> _Exercise materials_:
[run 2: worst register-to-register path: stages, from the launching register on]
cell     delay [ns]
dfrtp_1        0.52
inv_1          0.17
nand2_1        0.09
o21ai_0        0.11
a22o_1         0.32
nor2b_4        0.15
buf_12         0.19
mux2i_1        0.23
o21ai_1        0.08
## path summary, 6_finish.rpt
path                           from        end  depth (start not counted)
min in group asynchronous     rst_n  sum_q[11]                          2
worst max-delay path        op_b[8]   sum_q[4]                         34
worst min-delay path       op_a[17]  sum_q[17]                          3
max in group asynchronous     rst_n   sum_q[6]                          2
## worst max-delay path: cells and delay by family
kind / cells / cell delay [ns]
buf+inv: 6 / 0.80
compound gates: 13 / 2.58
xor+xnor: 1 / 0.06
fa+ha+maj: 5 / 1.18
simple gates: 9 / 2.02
### config.mk
export PLATFORM = sky130hd
export DESIGN_NAME = prbs_bert
export DESIGN_NICKNAME = d
export VERILOG_FILES = /design/src/rtl/prbs_bert_pkg.sv /design/src/rtl/prbs_bert_step.sv /design/src/rtl/prbs_bert_gen.sv /design/src/rtl/prbs_bert_chk.sv /design/src/rtl/prbs_bert_meas.sv /design/src/rtl/prbs_bert.sv
export SDC_FILE = /design/constraint.sdc
export NUM_CORES = 1
export LEC_CHECK = 0
export ABC_AREA = 1
export CAP_MARGIN = 20
export CORE_MARGIN = 1
export CORE_UTILIZATION = 46
export CTS_CLUSTER_SIZE = 25
export DETAILED_ROUTE_END_ITERATION = 12
export GPL_TIMING_DRIVEN = 0
export PLACE_DENSITY = 0.71
export SLEW_MARGIN = 15
export SYNTH_ARGS = -nofsm -noshare
export SYNTH_HDL_FRONTEND = slang
export SYNTH_HIERARCHICAL = 1
export SYNTH_SLANG_ARGS = --single-unit
### constraint.sdc
create_clock -name clk -period 6.14 [get_ports clk]
set_input_delay 1.535 -clock clk [delete_from_list [all_inputs] [get_ports clk]]
set_output_delay 1.535 -clock clk [all_outputs]
set_load 0.05 [all_outputs]
### src/rtl/prbs_bert_pkg.sv
package prbs_bert_pkg;
  localparam int PRBS_LEN = 15;
  localparam int TAP_HI   = 14;  // b[n-15]
  localparam int TAP_LO   = 13;  // b[n-14]
  typedef logic [PRBS_LEN-1:0] prbs_state_t;
  localparam prbs_state_t PRBS_SEED = '1;
endpackage
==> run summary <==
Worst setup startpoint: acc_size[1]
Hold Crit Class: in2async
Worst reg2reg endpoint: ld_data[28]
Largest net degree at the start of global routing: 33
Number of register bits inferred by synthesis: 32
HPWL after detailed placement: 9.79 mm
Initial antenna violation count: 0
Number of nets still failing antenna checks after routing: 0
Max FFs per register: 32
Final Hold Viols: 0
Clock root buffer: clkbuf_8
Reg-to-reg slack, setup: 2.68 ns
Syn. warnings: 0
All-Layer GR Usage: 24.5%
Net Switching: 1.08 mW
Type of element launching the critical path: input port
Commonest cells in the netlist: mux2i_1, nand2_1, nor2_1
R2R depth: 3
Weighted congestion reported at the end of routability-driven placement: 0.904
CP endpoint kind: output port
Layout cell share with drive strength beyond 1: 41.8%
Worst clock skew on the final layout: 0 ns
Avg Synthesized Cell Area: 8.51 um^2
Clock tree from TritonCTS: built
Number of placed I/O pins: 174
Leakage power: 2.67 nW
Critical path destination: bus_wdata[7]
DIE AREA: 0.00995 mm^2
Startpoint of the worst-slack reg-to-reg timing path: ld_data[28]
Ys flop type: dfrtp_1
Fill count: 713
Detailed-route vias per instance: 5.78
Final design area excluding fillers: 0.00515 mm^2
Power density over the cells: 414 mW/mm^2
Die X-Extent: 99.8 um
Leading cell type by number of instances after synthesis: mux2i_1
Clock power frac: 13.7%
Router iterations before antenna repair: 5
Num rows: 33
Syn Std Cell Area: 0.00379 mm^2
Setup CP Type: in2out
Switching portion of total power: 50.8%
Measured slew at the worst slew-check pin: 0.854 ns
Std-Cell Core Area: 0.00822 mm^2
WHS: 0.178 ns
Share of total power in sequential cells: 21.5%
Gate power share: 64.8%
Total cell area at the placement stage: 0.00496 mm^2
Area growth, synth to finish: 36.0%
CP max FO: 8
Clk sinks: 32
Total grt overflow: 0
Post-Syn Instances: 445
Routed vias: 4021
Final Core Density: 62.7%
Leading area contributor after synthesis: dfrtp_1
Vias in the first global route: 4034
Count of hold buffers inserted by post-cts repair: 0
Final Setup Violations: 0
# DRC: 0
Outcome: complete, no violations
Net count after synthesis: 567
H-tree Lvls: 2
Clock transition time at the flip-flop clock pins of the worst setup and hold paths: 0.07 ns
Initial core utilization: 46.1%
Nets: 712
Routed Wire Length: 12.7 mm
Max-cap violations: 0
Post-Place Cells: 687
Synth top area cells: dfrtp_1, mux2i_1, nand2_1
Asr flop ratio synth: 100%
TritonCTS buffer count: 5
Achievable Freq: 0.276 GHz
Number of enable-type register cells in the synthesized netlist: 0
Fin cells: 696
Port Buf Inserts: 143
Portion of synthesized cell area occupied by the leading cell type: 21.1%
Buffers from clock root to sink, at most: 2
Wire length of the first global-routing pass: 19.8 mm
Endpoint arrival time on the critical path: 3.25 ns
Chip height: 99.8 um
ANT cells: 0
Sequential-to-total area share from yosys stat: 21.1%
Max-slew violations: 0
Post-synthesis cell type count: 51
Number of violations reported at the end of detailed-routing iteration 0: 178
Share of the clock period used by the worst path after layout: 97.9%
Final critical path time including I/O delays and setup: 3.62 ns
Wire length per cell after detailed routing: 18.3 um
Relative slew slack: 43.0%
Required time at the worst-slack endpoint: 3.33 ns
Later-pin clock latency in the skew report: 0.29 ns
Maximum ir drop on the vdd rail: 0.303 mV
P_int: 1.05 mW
$ cat src/rtl/zbt_array.sv
`timescale 1ns/1ps
module zbt_array #(
    parameter int unsigned AW = 6,
    parameter int unsigned DW = 16
) (
    input  logic          clk,
    input  logic          wr_en,
    input  logic [AW-1:0] wr_addr,
    input  logic [DW-1:0] wr_data,
    input  logic [AW-1:0] rd_addr,
    output logic [DW-1:0] rd_data
);

    localparam int unsigned WORDS = 1 << AW;

    logic [DW-1:0] cells [WORDS];

    always_ff @(posedge clk) begin
        if (wr_en) cells[wr_addr] <= wr_data;
    end

    assign rd_data = cells[rd_addr];

endmodule

$ cat src/rtl/zbt_sram.sv
`timescale 1ns/1ps
module zbt_sram
    import zbt_pkg::*;
#(
    parameter int unsigned AW        = 6,
    parameter int unsigned DW        = 16,
    parameter bit          PIPELINED = 1'b1
) (
    input  logic          clk,
    input  logic          rst,
    input  logic          clk_en,
    input  logic [AW-1:0] addr,
    input  logic          wr_en,
    input  logic          out_en,
    input  logic [DW-1:0] wdata,
    output logic [DW-1:0] rdata,
    output logic          rdata_drive
);

    localparam int unsigned LAT = data_lat(PIPELINED);

    logic          head_vld, head_wr, tail_vld, tail_wr;
    logic [AW-1:0] head_addr, tail_addr;
    logic          commit;
    logic [DW-1:0] arr_word;
    logic [DW-1:0] rd_word;
    logic          rd_live;

    zbt_req_pipe #(.AW(AW), .DEPTH(LAT)) u_pipe (
        .clk       (clk),
        .rst       (rst),
        .clk_en    (clk_en),
        .wr_en     (wr_en),
        .addr      (addr),
        .head_vld  (head_vld),
        .head_wr   (head_wr),
        .head_addr (head_addr),
        .tail_vld  (tail_vld),
        .tail_wr   (tail_wr),
        .tail_addr (tail_addr)
    );

    // The write lands when its delayed flag meets the sampled data.
    assign commit = clk_en & tail_vld & tail_wr;

    zbt_array #(.AW(AW), .DW(DW)) u_array (
        .clk     (clk),
        .wr_en   (commit),
        .wr_addr (tail_addr),
        .wr_data (wdata),
        .rd_addr (head_addr),
        .rd_data (arr_word)
    );

    if (PIPELINED) begin : g_pipe_out
        logic          bypass;
        logic [DW-1:0] out_q;
        logic          live_q;

        // A write commits on the same edge that the next read loads its word.
        assign bypass = tail_vld & tail_wr & (tail_addr == head_addr);

        always_ff @(posedge clk) begin
            if (rst) begin
                live_q <= 1'b0;
                out_q  <= '0;
            end else if (clk_en) begin
                live_q <= head_vld & ~head_wr;
                out_q  <= bypass ? wdata : arr_word;
            end
        end

        assign rd_word = out_q;
        assign rd_live = live_q;
    end else begin : g_flow_out
        assign rd_word = arr_word;
        assign rd_live = head_vld & ~head_wr;
    end

    assign rdata_drive = rd_live & out_en;
    assign rdata       = rdata_drive ? rd_word : '0;

endmodule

> _Task statement_:
Count the lines of the data that contain the string "placement", and reply with that number alone.

> _The completed task_:
3